Originally, this function modified the original string.

Therefore, when char * Test2 = "Feng, Ke, wei" is used as the first parameter,
Because the content pointed to by Test2 is stored in the text constant area, the content in this area cannot be modified, so a memory error occurs. and char test1 [] = "Feng, Ke, wei"
Test1 points to the content stored in the stack, so you can modify it.

We should have a more rational understanding of the text constant area here .....

Contact Us

The content source of this page is from Internet, which doesn't represent Alibaba Cloud's opinion; products and services mentioned on that page don't have any relationship with Alibaba Cloud. If the content of the page makes you feel confusing, please write us an email, we will handle the problem within 5 days after receiving your email.

If you find any instances of plagiarism from the community, please send an email to: info-contact@alibabacloud.com and provide relevant evidence. A staff member will contact you within 5 working days.
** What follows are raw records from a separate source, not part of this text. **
This is an optimization exercise on Yosys and OpenROAD, whose aim is small area and a short achievable clock period, not a production implementation.
In this exercise RTL edits were held to simulation tests only and were not proved equivalent to the original.

## flow/design.v (module list and top-level ports; edited modules follow where they fit)
// module rand_range_mapper: 172 lines
// module rrm_mul_cs: 655 lines
module rand_range_mapper #(
   parameter int unsigned FIFO_DEPTH  = 16,
   parameter int unsigned ADDR_SIZE   = 4,
   parameter int unsigned RANGE_WIDTH = 16
) (
   input  logic                   clk,
   input  logic                   reset_n,
   input  logic [31:0]            rand_in,
   input  logic                   rand_in_valid,
   input  logic [RANGE_WIDTH-1:0] range_in,
   input  logic                   range_load,
   output logic                   busy,
   output logic [RANGE_WIDTH-1:0] out_data,
   output logic                   out_valid,
   input  logic                   out_ready,
   output logic [ADDR_SIZE:0]     fifo_level,
   output logic [15:0]            drop_count,
   output logic [15:0]            reject_count
);
  // ...
==> flow/run.sh <==
#!/bin/bash
# synth_recipe.tcl (not shown) runs the flow's synth.tcl, then flattens the netlist and writes it again
# the make line also repeats each setting of config.mk as NAME=value (left out here)
make -C /OpenROAD-flow-scripts/flow DESIGN_CONFIG=/design/flow/config.mk WORK_HOME=/design/flow/orfs CLKGATE_MAP_FILE= SYNTH_SCRIPT=/design/flow/synth_recipe.tcl finish
==> flow/config.mk <==
export PLATFORM = sky130hd
export DESIGN_NAME = rand_range_mapper
export DESIGN_NICKNAME = rand_range_mapper
export VERILOG_FILES = /design/flow/design.v
export SDC_FILE = /design/flow/constraint.sdc
export NUM_CORES = 4
export LEC_CHECK = 0
export ABC_AREA = 1
export CAP_MARGIN = 20
export CORE_MARGIN = 2
export CORE_UTILIZATION = 40
export SETUP_SLACK_MARGIN = 5
export SLEW_MARGIN = 20
==> flow/constraint.sdc <==
create_clock -name core_clock -period 10.0 [get_ports {clk}]
set_input_delay 2.0000 -clock core_clock [delete_from_list [all_inputs] [get_ports {clk}]]
set_output_delay 2.0000 -clock core_clock [all_outputs]
set_load 0.01 [all_outputs]
==> results.yml, run 1 <==
outcome:
  outcome: "complete, no violations"
finish:
  n_all_buffers: 196
  final_cell_area_mm2: 0.0522
  diodes: 0
  regArea_mm2: 0.0233
  most-common-layout-cells: "sky130_fd_sc_hd__edfxtp_1, sky130_fd_sc_hd__nand2_1, sky130_fd_sc_hd__inv_1"
  multi_input_cells: 2884
  fraction_of_area_in_multi_input_gates_pct: 38.9
  nClkBuffers: 115
  leading_cell_type_in_the_layout_fill_and_taps_excluded: "sky130_fd_sc_hd__edfxtp_1"
  layout.area.top_class: "registers"
synth:
  yosys.area_share.adder_pct: 13.9
  syn-num-nets: 4822
  synth_top_family_by_area: "adder cells"
  synthArstFlopShare_pct: 12.6
place:
  post-place-cells: 5857
  dpl-instance-area_mm2: 0.0489
  detailed_place_hpwl_um: 89200
timing:
  fin_crit_sh_pct: 49.9
clock_tree:
  cts_repair_resize_count: 6
  clkSinkCount: 791
  postCtsSetupBuffers: 12
setup_path:
  critical_path.endpoint: "cs3_q[38]"
  cp_slowest_cell: "sky130_fd_sc_hd__clkdlybuf4s50_1"
  cpPeakStageDelay_ps: 680
  worst_setup_path_end_kind: "flip-flop"
  worst_setup_path_start_kind: "input pin"
grt:
  grtUsageMet1_pct: 30.4
job:
  cap_violations: 0
floorplanning:
  die_y_um: 344
  floorplan.rows: 124
  core_area_mm2: 0.115
routing:
  route.detailed.drc: 0
  route.met2.wl_um: 66100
A Free Trial That Lets You Build Big!

Start building with 50+ products and up to 12 months usage for Elastic Compute Service

  • Sales Support

    1 on 1 presale consultation

  • After-Sales Support

    24/7 Technical Support 6 Free Tickets per Quarter Faster Response

  • Alibaba Cloud offers highly flexible support services tailored to meet your exact needs.